Eew, I agree, that does sound creepy. But maybe you could make two different Signal accounts with different user names based on the two different phone numbers?

Signal’s website says in part “The Signal service does not have any knowledge of your contacts. Data is all owned by your phone. Registration notifications are never transmitted by anyone in any direction at all; these notifications are created by your phone.” It’s open source, so you can verify that.

1 Like

Please let us know the outcome. What did they say about Zoom not being allowed in your household?

They didn’t address it directly, mostly suggesting I wait until after the meeting next week. Since distance learning commences on 13April, though, if they decide to keep using Zoom, I suspect they’ll then say “it’s too late to make a change now.” I had intended to specifically ask what provisions they would make for those unwilling to use Zoom, but it didn’t make it into my final edit. On the other hand, I did ask some very specific questions, for example “Is [district] going to ask students or their parents to agree to these draconian, harmful, and downright creepy terms?” They did not respond to any of my direct questions.

They are offering to loan Chromebooks to students “without access to a computing device,” which hardly applies to us with north of 50 computers in the house, but I anticipated that they would suggest we just use one of their Chromebooks. I tried to anticipate that by saying “Remember that having a compromised device in our homes and on our networks is dangerous even if that device is a District-owned Chromebook.”

If you are successful, you may find the “cure worse than the problem”. Zoom has arguably fixed all the most important security issues now, according to Glenn Fleishman and he has provided updated workarounds for most others here.

There’s very little evidence that any of the other solutions is any better and most are much more difficult to learn and administer. Only the strictest privacy advocates with something to hide should still be concerned over Zoom’s E2E methodology.

1 Like

I’m not aware that any of the other vendors deliberately and maliciously compromised their users’ machines (more than once!) and left them vulnerable to outside attacks, all for a slight competitive advantage. That kind of arrogance and incompetence tends to run bone-deep in a company’s culture. As far as I know, the people responsible for implementing and allowing and approving that crap are still working at Zoom. Presumably, so are they people who said “it depends on your definition of ‘sell’.” I see no evidence that the company has learned anything except how to make their mea culpa’s sound more sincere.

So they’ve fixed all the problems. Just like the last time. And the time before that. And the time before that. “Fool me once…”

This puts me in mind of how Adobe, when they were still desperately trying to defend Flash, would announce every few months that the current version is now perfectly safe to use, they’ve fixed all the problems at last. Right.

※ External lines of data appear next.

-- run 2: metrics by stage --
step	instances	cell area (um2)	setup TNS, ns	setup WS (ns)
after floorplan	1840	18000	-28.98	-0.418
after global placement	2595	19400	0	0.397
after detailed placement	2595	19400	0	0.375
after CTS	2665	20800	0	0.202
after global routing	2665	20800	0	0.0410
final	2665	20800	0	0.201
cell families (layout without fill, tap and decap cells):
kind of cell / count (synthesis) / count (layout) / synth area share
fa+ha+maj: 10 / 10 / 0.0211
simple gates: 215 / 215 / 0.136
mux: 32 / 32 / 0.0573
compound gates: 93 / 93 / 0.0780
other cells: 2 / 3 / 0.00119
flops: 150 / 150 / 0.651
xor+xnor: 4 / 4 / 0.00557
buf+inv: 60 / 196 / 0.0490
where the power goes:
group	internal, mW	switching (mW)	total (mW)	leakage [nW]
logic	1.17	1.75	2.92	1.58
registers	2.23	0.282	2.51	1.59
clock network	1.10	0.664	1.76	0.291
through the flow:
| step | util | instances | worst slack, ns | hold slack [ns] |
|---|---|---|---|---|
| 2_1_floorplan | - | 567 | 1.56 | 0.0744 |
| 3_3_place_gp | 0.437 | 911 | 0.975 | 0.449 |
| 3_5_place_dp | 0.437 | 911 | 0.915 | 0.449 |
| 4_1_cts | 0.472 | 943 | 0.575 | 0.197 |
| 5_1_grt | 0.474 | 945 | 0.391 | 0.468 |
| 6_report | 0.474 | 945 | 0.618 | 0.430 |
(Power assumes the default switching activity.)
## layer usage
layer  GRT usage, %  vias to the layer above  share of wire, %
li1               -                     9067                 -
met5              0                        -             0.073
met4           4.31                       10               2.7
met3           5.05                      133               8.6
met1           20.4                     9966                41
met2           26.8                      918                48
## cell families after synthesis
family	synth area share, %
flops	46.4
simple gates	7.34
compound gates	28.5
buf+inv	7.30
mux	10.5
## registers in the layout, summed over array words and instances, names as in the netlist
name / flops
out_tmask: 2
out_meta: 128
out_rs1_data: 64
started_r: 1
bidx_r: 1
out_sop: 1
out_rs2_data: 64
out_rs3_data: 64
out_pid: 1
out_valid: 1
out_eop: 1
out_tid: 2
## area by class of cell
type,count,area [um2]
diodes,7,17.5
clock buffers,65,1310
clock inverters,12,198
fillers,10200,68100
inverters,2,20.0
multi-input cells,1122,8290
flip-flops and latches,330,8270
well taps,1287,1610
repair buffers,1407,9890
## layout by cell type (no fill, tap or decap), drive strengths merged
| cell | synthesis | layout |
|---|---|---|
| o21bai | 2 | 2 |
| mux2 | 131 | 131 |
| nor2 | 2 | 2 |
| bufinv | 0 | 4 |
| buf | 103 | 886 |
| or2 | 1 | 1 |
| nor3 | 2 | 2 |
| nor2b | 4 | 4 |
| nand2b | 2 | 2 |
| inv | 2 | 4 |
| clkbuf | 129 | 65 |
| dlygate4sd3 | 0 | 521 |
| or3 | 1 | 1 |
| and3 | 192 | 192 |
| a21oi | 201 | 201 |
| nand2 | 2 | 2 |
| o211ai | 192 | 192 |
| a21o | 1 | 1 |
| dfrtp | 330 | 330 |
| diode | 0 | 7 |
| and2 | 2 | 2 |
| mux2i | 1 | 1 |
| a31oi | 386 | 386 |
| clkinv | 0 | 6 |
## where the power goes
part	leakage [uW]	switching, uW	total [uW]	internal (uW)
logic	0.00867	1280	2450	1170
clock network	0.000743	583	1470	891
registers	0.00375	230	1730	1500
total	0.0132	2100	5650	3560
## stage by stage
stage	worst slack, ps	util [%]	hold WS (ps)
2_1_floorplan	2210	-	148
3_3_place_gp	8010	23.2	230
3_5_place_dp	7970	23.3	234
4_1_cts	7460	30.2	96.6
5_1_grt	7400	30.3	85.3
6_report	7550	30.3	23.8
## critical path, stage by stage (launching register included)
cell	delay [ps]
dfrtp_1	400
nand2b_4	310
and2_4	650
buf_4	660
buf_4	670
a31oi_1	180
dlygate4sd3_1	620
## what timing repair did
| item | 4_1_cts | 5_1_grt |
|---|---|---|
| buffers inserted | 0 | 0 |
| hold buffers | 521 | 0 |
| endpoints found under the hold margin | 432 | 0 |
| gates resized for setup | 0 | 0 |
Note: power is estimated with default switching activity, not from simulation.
<file path="src/rtl/swi_pkg.sv">
// rtl/swi_pkg.sv - shared sizing constants for the switch conditioning path
package swi_pkg;

    localparam int NBITS_TOP        = 8;
    localparam int DEBOUNCE_DEFAULT = 4;
    localparam int GLITCH_W_DEFAULT = 8;

    // Debounce counter width; a single-cycle filter still needs one bit.
    function automatic int cnt_width(input int cycles);
        return (cycles > 1) ? $clog2(cycles) : 1;
    endfunction

endpackage

</file>
<file path="src/rtl/debounce_bit.sv">
// rtl/debounce_bit.sv - one switch bit: 2-flop synchronizer, debounce filter, edge pulses
module debounce_bit
    import swi_pkg::*;
#(
    parameter int DEBOUNCE_CYCLES = DEBOUNCE_DEFAULT
) (
    input  logic clk_2,
    input  logic reset,
    input  logic raw,
    output logic stable,
    output logic rise,
    output logic fall,
    output logic abort
);

    localparam int              CNT_W    = cnt_width(DEBOUNCE_CYCLES);
    localparam logic [CNT_W-1:0] CNT_LAST = CNT_W'(DEBOUNCE_CYCLES - 1);

    logic             sync1_q, sync1_d;
    logic             sync2_q, sync2_d;
    logic             stable_q, stable_d;
    logic             rise_q, rise_d;
    logic             fall_q, fall_d;
    logic [CNT_W-1:0] cnt_q, cnt_d;
    logic             differ;
    logic             accept;

    always_ff @(posedge clk_2 or posedge reset) begin
        if (reset) begin
            sync1_q  <= 1'b0;
            sync2_q  <= 1'b0;
            stable_q <= 1'b0;
            rise_q   <= 1'b0;
            fall_q   <= 1'b0;
            cnt_q    <= '0;
        end else begin
            sync1_q  <= sync1_d;
            sync2_q  <= sync2_d;
            stable_q <= stable_d;
            rise_q   <= rise_d;
            fall_q   <= fall_d;
            cnt_q    <= cnt_d;
        end
    end

    always_comb begin
        sync1_d  = raw;
        sync2_d  = sync1_q;
        differ   = (sync2_q != stable_q);
        accept   = differ && (cnt_q == CNT_LAST);
        stable_d = accept ? sync2_q : stable_q;
        if (!differ || accept) begin
            cnt_d = '0;
        end else begin
            cnt_d = cnt_q + CNT_W'(1);
        end
        rise_d = accept && sync2_q;
        fall_d = accept && !sync2_q;
    end

    // A pending transition that falls back to the stable level is a rejected glitch.
    assign abort  = !differ && (cnt_q != '0);
    assign stable = stable_q;
    assign rise   = rise_q;
    assign fall   = fall_q;

endmodule

</file>
<file path="src/rtl/swi_conditioner.sv">
// rtl/swi_conditioner.sv - switch bank conditioner: per-bit debounce plus saturating glitch counter
module swi_conditioner
    import swi_pkg::*;
#(
    parameter int NBITS           = NBITS_TOP,
    parameter int DEBOUNCE_CYCLES = DEBOUNCE_DEFAULT,
    parameter int GLITCH_W        = GLITCH_W_DEFAULT
) (
    input  logic                clk_2,
    input  logic                reset,
    input  logic [NBITS-1:0]    swi_raw,
    output logic [NBITS-1:0]    swi_stable,
    output logic [NBITS-1:0]    swi_rise,
    output logic [NBITS-1:0]    swi_fall,
    output logic [GLITCH_W-1:0] glitch_count
);

    logic [NBITS-1:0]    abort_vec;
    logic [GLITCH_W-1:0] glitch_q, glitch_d;

    for (genvar i = 0; i < NBITS; i++) begin : g_bit
        debounce_bit #(
            .DEBOUNCE_CYCLES(DEBOUNCE_CYCLES)
        ) u_bit (
            .clk_2  (clk_2),
            .reset  (reset),
            .raw    (swi_raw[i]),
            .stable (swi_stable[i]),
            .rise   (swi_rise[i]),
            .fall   (swi_fall[i]),
            .abort  (abort_vec[i])
        );
    end

    always_ff @(posedge clk_2 or posedge reset) begin
        if (reset) begin
            glitch_q <= '0;
        end else begin
            glitch_q <= glitch_d;
        end
    end

    // Counts cycles with any abort, not aborted bits; sticks at all-ones.
    always_comb begin
        glitch_d = glitch_q;
        if ((|abort_vec) && (glitch_q != '1)) begin
            glitch_d = glitch_q + GLITCH_W'(1);
        end
    end

    assign glitch_count = glitch_q;

endmodule
</file>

I ran out of gas! I got a flat tire! I didn’t have change for cab fare! I lost my tux at the cleaners! I locked my keys in the car! An old friend came in from out of town! Someone stole my car! There was an earthquake! A terrible flood! Locusts! IT WASN’T MY FAULT, I SWEAR TO GOD! --Jake Blues

And, yes, there absolutely are alternatives that have better security track records and/or have been well-vetted and/or can be deployed completely in-house and/or are open-source.

1 Like

Quite some time ago I finally tried LinkedIn, I resisted for quite some time. I was amazed at the list of people it suggested that I ‘friend’. It wasn’t just people in my contact file, but people with whom I had only one to two e-mail exchanges.

But like what someone else stated. If you’re on someone else’s list, and they have let the software access their list, the horse is out of the barn, so to say.